**WHAT THE TASK ASKS**
State how many lines in the records below include the word "worst". Give nothing but that number.

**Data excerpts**
Source: an optimization exercise on an open RTL-to-GDS flow (aim: small area, a short achievable clock period and few clock cycles per item). Production flows keep margins and buffers that such runs may drop.
Where RTL was checked, it was by simulation tests only, not by an equivalence proof against the original.
Power is estimated from default activity; no workload was simulated.

== the baseline ==
Design can_frame_parser, start of the top module:
module can_frame_parser (
    input  wire        clk,
    input  wire        rst,
    input  wire        in_valid,
    output wire        in_ready,
    input  wire [10:0] in_id,
    input  wire [3:0]  in_dlc,
    input  wire [63:0] in_data,
    output wire        rd_valid,
    input  wire        rd_ready,
    output wire        rd_last,
    output wire [7:0]  rd_field,
    output reg  [1:0]  rd_kind,
    output wire [16:0] rd_raw,
    output reg  [1:0]  rd_scale,
    output wire [55:0] rd_text,
    output wire [2:0]  rd_textlen,
    output wire        tx_valid,
    output wire [10:0] tx_id,
    output wire [3:0]  tx_dlc,
    output wire [63:0] tx_data,
    output wire        done,
    output reg  [5:0]  fault_bits,
    output wire [15:0] fault_count
);
Size: roughly 920 cells after synthesis, roughly 130 flip-flops, ~280 I/O pins, ~0.0086 sq mm of cells after synthesis.
==> flow/config.mk <==
export PLATFORM = sky130hd
export DESIGN_NAME = can_frame_parser
export DESIGN_NICKNAME = can_frame_parser
export VERILOG_FILES = /design/flow/design.v
export SDC_FILE = /design/flow/constraint.sdc
export NUM_CORES = 4
export LEC_CHECK = 0
export CAP_MARGIN = 20
export CORE_MARGIN = 2
export CORE_UTILIZATION = 35
export CTS_BUF_LIST = sky130_fd_sc_hd__clkbuf_8
export CTS_CLUSTER_DIAMETER = 150
export CTS_CLUSTER_SIZE = 40
export PLACE_DENSITY = 0.6
export SETUP_SLACK_MARGIN = 2.5
export SLEW_MARGIN = 20
==> flow/constraint.sdc <==
create_clock -name core_clock -period 6.0 [get_ports {clk}]
set_input_delay 1.2000 -clock core_clock [delete_from_list [all_inputs] [get_ports {clk}]]
set_output_delay 1.2000 -clock core_clock [all_outputs]
set_load 0.01 [all_outputs]
standard.sh (not shown) runs the stock make flow with config.mk's settings and CLKGATE_MAP_FILE= SYNTH_SCRIPT=/design/flow/synth_recipe.tcl, a recipe that flattens the netlist after the stock synthesis.
==> flow/flow/run.sh <==
#!/bin/bash
# Standard ORFS layout with fast port buffers and free cell resizing:
#  - ports are buffered with buf_1 instead of the default delay-buffer cell
#  - the resizer may swap a cell for any cell of the same function
#    (MATCH_CELL_FOOTPRINT=0), not only same-footprint ones.
set -euo pipefail
bash standard.sh MATCH_CELL_FOOTPRINT=0 \
  "BUFFER_PORTS_ARGS=-buffer_cell sky130_fd_sc_hd__buf_1" \
  finish > standard.log 2>&1
The baseline went all the way through synthesis, placement and routing and the layout is clean on timing, DRC and antenna.
Testbench counts of the baseline, summed over its fixed seeds: cycles 35,159, frames 20,000.
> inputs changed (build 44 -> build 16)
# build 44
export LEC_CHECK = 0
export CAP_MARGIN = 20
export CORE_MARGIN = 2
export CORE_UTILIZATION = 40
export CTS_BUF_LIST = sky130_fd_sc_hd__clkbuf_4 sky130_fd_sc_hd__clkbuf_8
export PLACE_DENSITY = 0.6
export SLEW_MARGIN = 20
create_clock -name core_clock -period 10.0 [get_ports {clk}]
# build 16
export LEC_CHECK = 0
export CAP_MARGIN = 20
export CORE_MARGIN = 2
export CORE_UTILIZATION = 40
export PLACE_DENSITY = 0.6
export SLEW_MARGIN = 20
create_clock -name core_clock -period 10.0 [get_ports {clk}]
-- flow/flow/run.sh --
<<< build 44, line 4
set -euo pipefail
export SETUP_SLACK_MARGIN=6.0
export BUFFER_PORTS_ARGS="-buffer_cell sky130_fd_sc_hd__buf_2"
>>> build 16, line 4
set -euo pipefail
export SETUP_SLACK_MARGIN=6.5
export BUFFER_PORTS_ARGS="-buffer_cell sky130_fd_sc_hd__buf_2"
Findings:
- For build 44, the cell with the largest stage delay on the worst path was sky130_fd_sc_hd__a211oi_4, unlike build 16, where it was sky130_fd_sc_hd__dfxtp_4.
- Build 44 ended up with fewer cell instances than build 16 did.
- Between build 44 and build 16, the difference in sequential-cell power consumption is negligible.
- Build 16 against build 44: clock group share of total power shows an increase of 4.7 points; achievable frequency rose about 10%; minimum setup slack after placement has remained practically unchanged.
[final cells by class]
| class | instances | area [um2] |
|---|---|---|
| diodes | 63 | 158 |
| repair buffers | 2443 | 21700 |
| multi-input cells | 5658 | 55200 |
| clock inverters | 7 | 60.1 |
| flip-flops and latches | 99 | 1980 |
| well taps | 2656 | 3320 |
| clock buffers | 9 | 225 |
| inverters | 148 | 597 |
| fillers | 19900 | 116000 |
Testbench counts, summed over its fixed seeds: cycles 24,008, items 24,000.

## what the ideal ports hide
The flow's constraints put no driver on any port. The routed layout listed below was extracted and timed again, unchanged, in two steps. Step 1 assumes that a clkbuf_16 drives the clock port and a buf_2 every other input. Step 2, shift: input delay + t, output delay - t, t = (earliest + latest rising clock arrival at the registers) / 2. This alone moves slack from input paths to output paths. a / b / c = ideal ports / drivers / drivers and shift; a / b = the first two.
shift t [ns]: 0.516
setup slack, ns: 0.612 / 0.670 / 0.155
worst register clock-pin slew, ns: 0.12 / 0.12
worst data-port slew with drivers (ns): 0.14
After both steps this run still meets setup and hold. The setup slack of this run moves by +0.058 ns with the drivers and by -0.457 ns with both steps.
This is an optimization exercise on Yosys and OpenROAD, whose aim is small area, a short achievable clock period and few clock cycles per item, not a production implementation. At most, simulation tests tie the RTL to the original design; equivalence was not proved. No functional check of the RTL was part of runs 1 and 2.

==> flow/design.v <==
module oa7_mulc (
    input  wire [31:0] xs,
    output wire [31:0] m
);
    wire t1 = ~xs[26] ^ ~xs[24];
    wire t2 = ~xs[26] & ~xs[24];
    wire t3 = ~xs[27] ^ ~xs[25] ^ xs[21];
    wire t4 = (~xs[27] & ~xs[25]) | (xs[21] & (~xs[27] ^ ~xs[25]));
    wire t5 = ~xs[28] ^ ~xs[26] ^ xs[22];
    wire t6 = (~xs[28] & ~xs[26]) | (xs[22] & (~xs[28] ^ ~xs[26]));
    wire t7 = ~xs[29] ^ ~xs[27] ^ xs[23];
    wire t8 = (~xs[29] & ~xs[27]) | (xs[23] & (~xs[29] ^ ~xs[27]));
    wire t9 = ~xs[30] ^ ~xs[28] ^ xs[24];
    wire t10 = (~xs[30] & ~xs[28]) | (xs[24] & (~xs[30] ^ ~xs[28]));
    wire t11 = ~xs[31] ^ ~xs[29] ^ xs[25];
    wire t12 = (~xs[31] & ~xs[29]) | (xs[25] & (~xs[31] ^ ~xs[29]));
    wire t13 = ~xs[15] ^ ~xs[13];
    wire t14 = ~xs[15] & ~xs[13];
    wire t15 = ~xs[16] ^ ~xs[14];
    wire t16 = ~xs[16] & ~xs[14];
    wire t17 = ~xs[17] ^ ~xs[15] ^ xs[11];
    wire t18 = (~xs[17] & ~xs[15]) | (xs[11] & (~xs[17] ^ ~xs[15]));
    wire t19 = ~xs[9] ^ xs[4];
    wire t20 = ~xs[9] & xs[4];
    wire t21 = ~xs[18] ^ ~xs[16] ^ xs[12];
    wire t22 = (~xs[18] & ~xs[16]) | (xs[12] & (~xs[18] ^ ~xs[16]));
    wire t23 = ~xs[10] ^ xs[5];
    wire t24 = ~xs[10] & xs[5];
    wire t25 = ~xs[19] ^ ~xs[17] ^ xs[13];
    wire t26 = (~xs[19] & ~xs[17]) | (xs[13] & (~xs[19] ^ ~xs[17]));
    wire t27 = ~xs[11] ^ xs[6];
    wire t28 = ~xs[11] & xs[6];
    wire t29 = ~xs[20] ^ ~xs[18] ^ xs[14];
    wire t30 = (~xs[20] & ~xs[18]) | (xs[14] & (~xs[20] ^ ~xs[18]));
    wire t31 = ~xs[12] ^ xs[7];
    wire t32 = ~xs[12] & xs[7];
    wire t33 = ~xs[21] ^ ~xs[19] ^ xs[15];
    wire t34 = (~xs[21] & ~xs[19]) | (xs[15] & (~xs[21] ^ ~xs[19]));
    wire t35 = ~xs[13] ^ xs[8] ^ ~xs[6];
    wire t36 = (~xs[13] & xs[8]) | (~xs[6] & (~xs[13] ^ xs[8]));
    wire t37 = ~xs[4] ^ ~xs[0];
    wire t38 = ~xs[4] & ~xs[0];
    wire t39 = ~xs[22] ^ ~xs[20] ^ xs[16];
    wire t40 = (~xs[22] & ~xs[20]) | (xs[16] & (~xs[22] ^ ~xs[20]));
    wire t41 = ~xs[14] ^ xs[9] ^ ~xs[7];
    wire t42 = (~xs[14] & xs[9]) | (~xs[7] & (~xs[14] ^ xs[9]));
    wire t43 = ~xs[5] ^ ~xs[1];
    wire t44 = ~xs[5] & ~xs[1];
    wire t45 = ~xs[23] ^ ~xs[21] ^ xs[17];
    wire t46 = (~xs[23] & ~xs[21]) | (xs[17] & (~xs[23] ^ ~xs[21]));
    wire t47 = ~xs[15] ^ xs[10] ^ ~xs[8];
    wire t48 = (~xs[15] & xs[10]) | (~xs[8] & (~xs[15] ^ xs[10]));
    wire t49 = ~xs[6] ^ ~xs[2] ^ xs[0];
    wire t50 = (~xs[6] & ~xs[2]) | (xs[0] & (~xs[6] ^ ~xs[2]));
    wire t51 = ~xs[24] ^ ~xs[22] ^ xs[18];
    wire t52 = (~xs[24] & ~xs[22]) | (xs[18] & (~xs[24] ^ ~xs[22]));
    wire t53 = ~xs[16] ^ xs[11] ^ ~xs[9];
    wire t54 = (~xs[16] & xs[11]) | (~xs[9] & (~xs[16] ^ xs[11]));
    wire t55 = ~xs[7] ^ ~xs[3] ^ xs[1];
    wire t56 = (~xs[7] & ~xs[3]) | (xs[1] & (~xs[7] ^ ~xs[3]));
    wire t57 = ~xs[25] ^ ~xs[23] ^ xs[19];
    wire t58 = (~xs[25] & ~xs[23]) | (xs[19] & (~xs[25] ^ ~xs[23]));
    wire t59 = ~xs[17] ^ xs[12] ^ ~xs[10];
    wire t60 = (~xs[17] & xs[12]) | (~xs[10] & (~xs[17] ^ xs[12]));
    wire t61 = ~xs[8] ^ ~xs[4] ^ xs[2];
    wire t62 = (~xs[8] & ~xs[4]) | (xs[2] & (~xs[8] ^ ~xs[4]));
    wire t63 = xs[20] ^ ~xs[18] ^ xs[13];
    wire t64 = (xs[20] & ~xs[18]) | (xs[13] & (xs[20] ^ ~xs[18]));
    wire t65 = ~xs[11] ^ ~xs[9] ^ ~xs[5];
    wire t66 = (~xs[11] & ~xs[9]) | (~xs[5] & (~xs[11] ^ ~xs[9]));
    wire t67 = xs[3] ^ xs[0] ^ t1;
    wire t68 = (xs[3] & xs[0]) | (t1 & (xs[3] ^ xs[0]));
    wire t69 = ~xs[19] ^ xs[14] ^ ~xs[12];
    wire t70 = (~xs[19] & xs[14]) | (~xs[12] & (~xs[19] ^ xs[14]));
    wire t71 = ~xs[10] ^ ~xs[6] ^ xs[4];
    wire t72 = (~xs[10] & ~xs[6]) | (xs[4] & (~xs[10] ^ ~xs[6]));
    wire t73 = xs[1] ^ t2 ^ t3;
    wire t74 = (xs[1] & t2) | (t3 & (xs[1] ^ t2));
    wire t75 = ~xs[20] ^ xs[15] ^ ~xs[13];
    wire t76 = (~xs[20] & xs[15]) | (~xs[13] & (~xs[20] ^ xs[15]));
    wire t77 = ~xs[11] ^ ~xs[7] ^ xs[5];
    wire t78 = (~xs[11] & ~xs[7]) | (xs[5] & (~xs[11] ^ ~xs[7]));
    wire t79 = xs[2] ^ t4 ^ t5;
    wire t80 = (xs[2] & t4) | (t5 & (xs[2] ^ t4));
    wire t81 = ~xs[21] ^ xs[16] ^ ~xs[14];
    wire t82 = (~xs[21] & xs[16]) | (~xs[14] & (~xs[21] ^ xs[16]));
    wire t83 = ~xs[12] ^ ~xs[8] ^ xs[6];
    wire t84 = (~xs[12] & ~xs[8]) | (xs[6] & (~xs[12] ^ ~xs[8]));
    wire t85 = xs[3] ^ t6 ^ t7;
    wire t86 = (xs[3] & t6) | (t7 & (xs[3] ^ t6));
    wire t87 = ~xs[22] ^ xs[17] ^ ~xs[15];
    wire t88 = (~xs[22] & xs[17]) | (~xs[15] & (~xs[22] ^ xs[17]));
    wire t89 = ~xs[13] ^ ~xs[9] ^ xs[7];
    wire t90 = (~xs[13] & ~xs[9]) | (xs[7] & (~xs[13] ^ ~xs[9]));
    wire t91 = xs[4] ^ t8 ^ t9;
    wire t92 = (xs[4] & t8) | (t9 & (xs[4] ^ t8));
    wire t93 = ~xs[23] ^ xs[18] ^ ~xs[16];
    wire t94 = (~xs[23] & xs[18]) | (~xs[16] & (~xs[23] ^ xs[18]));
    wire t95 = ~xs[14] ^ ~xs[10] ^ xs[8];
    wire t96 = (~xs[14] & ~xs[10]) | (xs[8] & (~xs[14] ^ ~xs[10]));
    wire t97 = xs[5] ^ t10 ^ t11;
    wire t98 = (xs[5] & t10) | (t11 & (xs[5] ^ t10));
    wire t99 = ~xs[8] ^ ~xs[6];
    wire t100 = ~xs[8] & ~xs[6];
    wire t101 = ~xs[9] ^ ~xs[7];
    wire t102 = ~xs[9] & ~xs[7];
    wire t103 = ~xs[10] ^ ~xs[8];
    wire t104 = ~xs[10] & ~xs[8];
    wire t105 = ~xs[11] ^ ~xs[9];
    wire t106 = ~xs[11] & ~xs[9];
    wire t107 = ~xs[12] ^ ~xs[10];
    wire t108 = ~xs[12] & ~xs[10];
    wire t109 = ~xs[13] ^ ~xs[11] ^ xs[7];
    wire t110 = (~xs[13] & ~xs[11]) | (xs[7] & (~xs[13] ^ ~xs[11]));
    wire t111 = ~xs[14] ^ ~xs[12] ^ xs[8];
    wire t112 = (~xs[14] & ~xs[12]) | (xs[8] & (~xs[14] ^ ~xs[12]));
    wire t113 = xs[9] ^ ~xs[7] ^ xs[2];
    wire t114 = (xs[9] & ~xs[7]) | (xs[2] & (xs[9] ^ ~xs[7]));
    wire t115 = ~xs[0] ^ 1'b1;
    wire t116 = ~xs[0] & 1'b1;
    wire t117 = xs[10] ^ ~xs[8] ^ xs[3];
    wire t118 = (xs[10] & ~xs[8]) | (xs[3] & (xs[10] ^ ~xs[8]));
    wire t119 = ~xs[1] ^ t14 ^ t15;
    wire t120 = (~xs[1] & t14) | (t15 & (~xs[1] ^ t14));
    wire t121 = ~xs[2] ^ ~xs[0] ^ 1'b1;
    wire t122 = (~xs[2] & ~xs[0]) | (1'b1 & (~xs[2] ^ ~xs[0]));
    wire t123 = t16 ^ t17 ^ t19;
    wire t124 = (t16 & t17) | (t19 & (t16 ^ t17));
    wire t125 = ~xs[3] ^ ~xs[1] ^ t18;
    wire t126 = (~xs[3] & ~xs[1]) | (t18 & (~xs[3] ^ ~xs[1]));
    wire t127 = t20 ^ t21 ^ t23;
    wire t128 = (t20 & t21) | (t23 & (t20 ^ t21));
    wire t129 = ~xs[4] ^ ~xs[2] ^ t22;
    wire t130 = (~xs[4] & ~xs[2]) | (t22 & (~xs[4] ^ ~xs[2]));
    wire t131 = t24 ^ t25 ^ t27;
    wire t132 = (t24 & t25) | (t27 & (t24 ^ t25));
    wire t133 = ~xs[5] ^ ~xs[3] ^ t26;
    wire t134 = (~xs[5] & ~xs[3]) | (t26 & (~xs[5] ^ ~xs[3]));
    wire t135 = t28 ^ t29 ^ t31;
    wire t136 = (t28 & t29) | (t31 & (t28 ^ t29));
    wire t137 = 1'b1 ^ t30 ^ t32;
    wire t138 = (1'b1 & t30) | (t32 & (1'b1 ^ t30));
    wire t139 = t33 ^ t35 ^ t37;
    wire t140 = (t33 & t35) | (t37 & (t33 ^ t35));
    wire t141 = t34 ^ t36 ^ t38;
    wire t142 = (t34 & t36) | (t38 & (t34 ^ t36));
    wire t143 = t39 ^ t41 ^ t43;
    wire t144 = (t39 & t41) | (t43 & (t39 ^ t41));
    wire t145 = t40 ^ t42 ^ t44;
    wire t146 = (t40 & t42) | (t44 & (t40 ^ t42));
    wire t147 = t45 ^ t47 ^ t49;
    wire t148 = (t45 & t47) | (t49 & (t45 ^ t47));
    wire t149 = t46 ^ t48 ^ t50;
    wire t150 = (t46 & t48) | (t50 & (t46 ^ t48));
    wire t151 = t51 ^ t53 ^ t55;
    wire t152 = (t51 & t53) | (t55 & (t51 ^ t53));
    wire t153 = t52 ^ t54 ^ t56;
    wire t154 = (t52 & t54) | (t56 & (t52 ^ t54));
    wire t155 = t57 ^ t59 ^ t61;
    wire t156 = (t57 & t59) | (t61 & (t57 ^ t59));
    wire t157 = t58 ^ t60 ^ t62;
    wire t158 = (t58 & t60) | (t62 & (t58 ^ t60));
    wire t159 = t63 ^ t65 ^ t67;
    wire t160 = (t63 & t65) | (t67 & (t63 ^ t65));
    wire t161 = t64 ^ t66 ^ t68;
    wire t162 = (t64 & t66) | (t68 & (t64 ^ t66));
    wire t163 = t69 ^ t71 ^ t73;
    wire t164 = (t69 & t71) | (t73 & (t69 ^ t71));
    wire t165 = t70 ^ t72 ^ t74;
    wire t166 = (t70 & t72) | (t74 & (t70 ^ t72));
    wire t167 = t75 ^ t77 ^ t79;
    wire t168 = (t75 & t77) | (t79 & (t75 ^ t77));
    wire t169 = t76 ^ t78 ^ t80;
    wire t170 = (t76 & t78) | (t80 & (t76 ^ t78));
    wire t171 = t81 ^ t83 ^ t85;
    wire t172 = (t81 & t83) | (t85 & (t81 ^ t83));
    wire t173 = t82 ^ t84 ^ t86;
    wire t174 = (t82 & t84) | (t86 & (t82 ^ t84));
    wire t175 = t87 ^ t89 ^ t91;
    wire t176 = (t87 & t89) | (t91 & (t87 ^ t89));
    wire t177 = t88 ^ t90 ^ t92;
    wire t178 = (t88 & t90) | (t92 & (t88 ^ t90));
    wire t179 = t93 ^ t95 ^ t97;
    wire t180 = (t93 & t95) | (t97 & (t93 ^ t95));
    wire t181 = xs[2] ^ ~xs[0];
    wire t182 = xs[2] & ~xs[0];
    wire t183 = xs[3] ^ ~xs[1] ^ t100;
    wire t184 = (xs[3] & ~xs[1]) | (t100 & (xs[3] ^ ~xs[1]));
    wire t185 = xs[4] ^ ~xs[2] ^ t102;
    wire t186 = (xs[4] & ~xs[2]) | (t102 & (xs[4] ^ ~xs[2]));
    wire t187 = xs[5] ^ ~xs[3] ^ t104;
    wire t188 = (xs[5] & ~xs[3]) | (t104 & (xs[5] ^ ~xs[3]));
    wire t189 = xs[6] ^ ~xs[4] ^ t106;
    wire t190 = (xs[6] & ~xs[4]) | (t106 & (xs[6] ^ ~xs[4]));
    wire t191 = ~xs[5] ^ xs[0] ^ t108;
    wire t192 = (~xs[5] & xs[0]) | (t108 & (~xs[5] ^ xs[0]));
    wire t193 = ~xs[6] ^ xs[1] ^ t110;
    wire t194 = (~xs[6] & xs[1]) | (t110 & (~xs[6] ^ xs[1]));
    wire t195 = t13 ^ t112 ^ t113;
    wire t196 = (t13 & t112) | (t113 & (t13 ^ t112));
    wire t197 = t114 ^ t116 ^ t117;
    wire t198 = (t114 & t116) | (t117 & (t114 ^ t116));
    wire t199 = t118 ^ t120 ^ t121;
    wire t200 = (t118 & t120) | (t121 & (t118 ^ t120));
    wire t201 = t122 ^ t124 ^ t125;
    wire t202 = (t122 & t124) | (t125 & (t122 ^ t124));
    wire t203 = t126 ^ t128 ^ t129;
    wire t204 = (t126 & t128) | (t129 & (t126 ^ t128));
    wire t205 = t130 ^ t132 ^ t133;
    wire t206 = (t130 & t132) | (t133 & (t130 ^ t132));
    wire t207 = t134 ^ t136 ^ t137;
    wire t208 = (t134 & t136) | (t137 & (t134 ^ t136));
    wire t209 = t138 ^ t140 ^ t141;
    wire t210 = (t138 & t140) | (t141 & (t138 ^ t140));
    wire t211 = t142 ^ t144 ^ t145;
    wire t212 = (t142 & t144) | (t145 & (t142 ^ t144));
    wire t213 = t146 ^ t148 ^ t149;
    wire t214 = (t146 & t148) | (t149 & (t146 ^ t148));
    wire t215 = t150 ^ t152 ^ t153;
    wire t216 = (t150 & t152) | (t153 & (t150 ^ t152));
    wire t217 = t154 ^ t156 ^ t157;
    wire t218 = (t154 & t156) | (t157 & (t154 ^ t156));
    wire t219 = t158 ^ t160 ^ t161;
    wire t220 = (t158 & t160) | (t161 & (t158 ^ t160));
    wire t221 = t162 ^ t164 ^ t165;
    wire t222 = (t162 & t164) | (t165 & (t162 ^ t164));
    wire t223 = t166 ^ t168 ^ t169;
    wire t224 = (t166 & t168) | (t169 & (t166 ^ t168));
    wire t225 = t170 ^ t172 ^ t173;
    wire t226 = (t170 & t172) | (t173 & (t170 ^ t172));
    wire t227 = t174 ^ t176 ^ t177;
    wire t228 = (t174 & t176) | (t177 & (t174 ^ t176));
    wire t229 = ~xs[2] ^ ~xs[0];
    wire t230 = ~xs[2] & ~xs[0];
    wire t231 = ~xs[3] ^ ~xs[1];
    wire t232 = ~xs[3] & ~xs[1];
    wire t233 = ~xs[4] ^ ~xs[2];
    wire t234 = ~xs[4] & ~xs[2];
    wire t235 = ~xs[5] ^ ~xs[3];
    wire t236 = ~xs[5] & ~xs[3];
    wire t237 = ~xs[6] ^ ~xs[4] ^ xs[0];
    wire t238 = (~xs[6] & ~xs[4]) | (xs[0] & (~xs[6] ^ ~xs[4]));
    wire t239 = ~xs[7] ^ ~xs[5] ^ xs[1];
    wire t240 = (~xs[7] & ~xs[5]) | (xs[1] & (~xs[7] ^ ~xs[5]));
    wire t241 = 1'b1 ^ t99 ^ t181;
    wire t242 = (1'b1 & t99) | (t181 & (1'b1 ^ t99));
    wire t243 = t101 ^ t182 ^ t183;
    wire t244 = (t101 & t182) | (t183 & (t101 ^ t182));
    wire t245 = t103 ^ t184 ^ t185;
    wire t246 = (t103 & t184) | (t185 & (t103 ^ t184));
    wire t247 = t105 ^ t186 ^ t187;
    wire t248 = (t105 & t186) | (t187 & (t105 ^ t186));
    wire t249 = t107 ^ t188 ^ t189;
    wire t250 = (t107 & t188) | (t189 & (t107 ^ t188));
    wire t251 = t109 ^ t190 ^ t191;
    wire t252 = (t109 & t190) | (t191 & (t109 ^ t190));
    wire t253 = t111 ^ t192 ^ t193;
    wire t254 = (t111 & t192) | (t193 & (t111 ^ t192));
    wire t255 = t115 ^ t194 ^ t195;
    wire t256 = (t115 & t194) | (t195 & (t115 ^ t194));
    wire t257 = t119 ^ t196 ^ t197;
    wire t258 = (t119 & t196) | (t197 & (t119 ^ t196));
    wire t259 = t123 ^ t198 ^ t199;
    wire t260 = (t123 & t198) | (t199 & (t123 ^ t198));
    wire t261 = t127 ^ t200 ^ t201;
    wire t262 = (t127 & t200) | (t201 & (t127 ^ t200));
    wire t263 = t131 ^ t202 ^ t203;
    wire t264 = (t131 & t202) | (t203 & (t131 ^ t202));
    wire t265 = t135 ^ t204 ^ t205;
    wire t266 = (t135 & t204) | (t205 & (t135 ^ t204));
    wire t267 = t139 ^ t206 ^ t207;
    wire t268 = (t139 & t206) | (t207 & (t139 ^ t206));
    wire t269 = t143 ^ t208 ^ t209;
    wire t270 = (t143 & t208) | (t209 & (t143 ^ t208));
    wire t271 = t147 ^ t210 ^ t211;
    wire t272 = (t147 & t210) | (t211 & (t147 ^ t210));
    wire t273 = t151 ^ t212 ^ t213;
    wire t274 = (t151 & t212) | (t213 & (t151 ^ t212));
    wire t275 = t155 ^ t214 ^ t215;
    wire t276 = (t155 & t214) | (t215 & (t155 ^ t214));
    wire t277 = t159 ^ t216 ^ t217;
    wire t278 = (t159 & t216) | (t217 & (t159 ^ t216));
    wire t279 = t163 ^ t218 ^ t219;
    wire t280 = (t163 & t218) | (t219 & (t163 ^ t218));
    wire t281 = t167 ^ t220 ^ t221;
    wire t282 = (t167 & t220) | (t221 & (t167 ^ t220));
    wire t283 = t171 ^ t222 ^ t223;
    wire t284 = (t171 & t222) | (t223 & (t171 ^ t222));
    wire t285 = t175 ^ t224 ^ t225;
    wire t286 = (t175 & t224) | (t225 & (t175 ^ t224));
    wire t287 = t179 ^ t226 ^ t227;
    wire t288 = (t179 & t226) | (t227 & (t179 ^ t226));
    wire [31:0] ra = {t286, t284, t282, t280, t278, t276, t274, t272, t270, t268, t266, t264, t262, t260, t258, t256, t254, t252, t250, t248, t246, t244, t242, t240, t238, t236, t234, t232, t230, 1'b1, ~xs[1], ~xs[0]};
    wire [31:0] rb = {t287, t285, t283, t281, t279, t277, t275, t273, t271, t269, t267, t265, t263, t261, t259, t257, t255, t253, t251, t249, t247, t245, t243, t241, t239, t237, t235, t233, t231, t229, 1'b0, 1'b1};
    wire [31:0] c;
    oa7_carry_sk u_c (.a(ra), .b(rb), .ci(1'b0), .c(c));
    assign m = ra ^ rb ^ c;
endmodule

**EXERCISE SOLUTION**
3